Pakatan Harapan, as a West Malaysian coalition and the current Federal Government, will not find it so easy to penetrate a state in which the ‘return of our rights under the Malaysia Agreement 1963’ remain the primary issue in a state election.
They are facing a Sarawak-based coalition which has picked up on the ideas of autonomy and restitution under MA63 as vote winners with some speed, and so PH will need to offer Sarawakians a real and meaningful alternative for a better future. All Sarawakians are deeply and painfully aware of the effects of corruption within their home state and at Federal level.
This is why PH were able to win so many unexpected seats at GE14, even in rural areas where campaigning was scarce, offering as they did a promise of a cleaner and more responsive government. However, this photo seems to suggest that they intend to maintain the status quo in Sarawak.
With our Sarawak identity and rights under MA63 at stake, where is the incentive to switch sides at state level?’
‘Oil revenues will be a decisive issue at the next state election. GPS have already set out their stall on this matter.
But to see Anwar Ibrahim standing next to the very man who oversaw the passing of the Petroleum Development Act 1974, under which Sarawak was stripped of control over its own natural resources, puts PH in a very difficult position.
It would be a grave mistake to believe that Sarawakians are stupid. We can dissect the complexities of Taib’s former party championing the dismantling of the PDA 1974, against the new West Malaysian leadership cosying up to their former leader who first promoted that devastating piece of legislation.
Both sides, East and West Malaysia, will rely heavily on those revenues for their future development, not to mention any undiscovered reserves. The only question is which side will use those revenues for the benefit of their real owners – the voting public of Sarawak and Malaysia as a whole.’
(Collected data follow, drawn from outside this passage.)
$ cat config.mk
export PLATFORM = sky130hd
export DESIGN_NAME = microwave_ctrl_p
export DESIGN_NICKNAME = d
export VERILOG_FILES = /design/src/rtl/microwave_pkg.sv /design/src/rtl/cook_history_buf.sv /design/src/rtl/microwave_ctrl_p.sv
export SDC_FILE = /design/constraint.sdc
export NUM_CORES = 1
export LEC_CHECK = 0
export CAP_MARGIN = 20
export CORE_MARGIN = 5
export CORE_UTILIZATION = 30
export CTS_CLUSTER_DIAMETER = 150
export DETAILED_ROUTE_END_ITERATION = 16
export HOLD_SLACK_MARGIN = 0.02
export PLACE_DENSITY = 0.5
export SLEW_MARGIN = 40
export SYNTH_ARGS = -nofsm -noshare
export SYNTH_HDL_FRONTEND = slang
export SYNTH_SLANG_ARGS = --single-unit
$ cat constraint.sdc
create_clock -name clk_i -period 7.6 [get_ports clk_i]
set_clock_uncertainty 0.05 [all_clocks]
set_input_delay 1.52 -clock clk_i [delete_from_list [all_inputs] [get_ports clk_i]]
set_output_delay 1.52 -clock clk_i [all_outputs]
set_load 0.02 [all_outputs]
$ cat src/rtl/microwave_pkg.sv
// Shared types and helpers for the parametrised microwave controller.
package microwave_pkg;

  typedef enum logic [2:0] {
    StIdle  = 3'd0,
    StCook  = 3'd1,
    StPause = 3'd2,
    StDone  = 3'd3
  } state_e;

  typedef enum logic [1:0] {
    ModeManual  = 2'b00,
    ModePresetA = 2'b01,
    ModePresetB = 2'b10,
    ModeDefrost = 2'b11
  } mode_e;

  // Zero means "lowest", over-range clamps; defrost halves but never drops to zero.
  function automatic int unsigned clamp_level(input int unsigned lvl, input int unsigned max_lvl,
                                              input logic defrost);
    int unsigned l;
    l = (lvl == 32'd0) ? 32'd1 : ((lvl > max_lvl) ? max_lvl : lvl);
    if (defrost) l = ((l >> 1) == 32'd0) ? 32'd1 : (l >> 1);
    return l;
  endfunction

endpackage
The people of Sarawak have watched political posturing, a threatened ban of Petronas workers from West Malaysia, the setting up of Petros, cases against Petronas brought and dropped, and private meetings and negotiations with great interest.
All this against a backdrop of whispers of Taib’s vested interest and a failure by PH to stand by their election promises of a 20% oil royalty to the state on the basis that a clean-up operation would be required before Sarawak could be entrusted with so much revenue.
Yet, now we see the leader of PKR, and what may say is the Prime Minister in-waiting, standing next to Taib himself. With zero transparency from either side, Sarawakians can only speculate as to the deals that are being done.
There are two potential sources of great wealth to provide Sarawakians with the progress and development that they have been so long denied. These are their rightful shares in their own oil revenues, as guaranteed under MA63, and the vast stores of corrupt money from Sarawak that are now invested internationally.
Malaysia has just demonstrated the power of the ballot box. So Sarawakians face a difficult decision as to which side is most likely to provide them with restitution and with a future of basic amenities, economic and social progress and the respect that they deserve as a founding partner in the nation.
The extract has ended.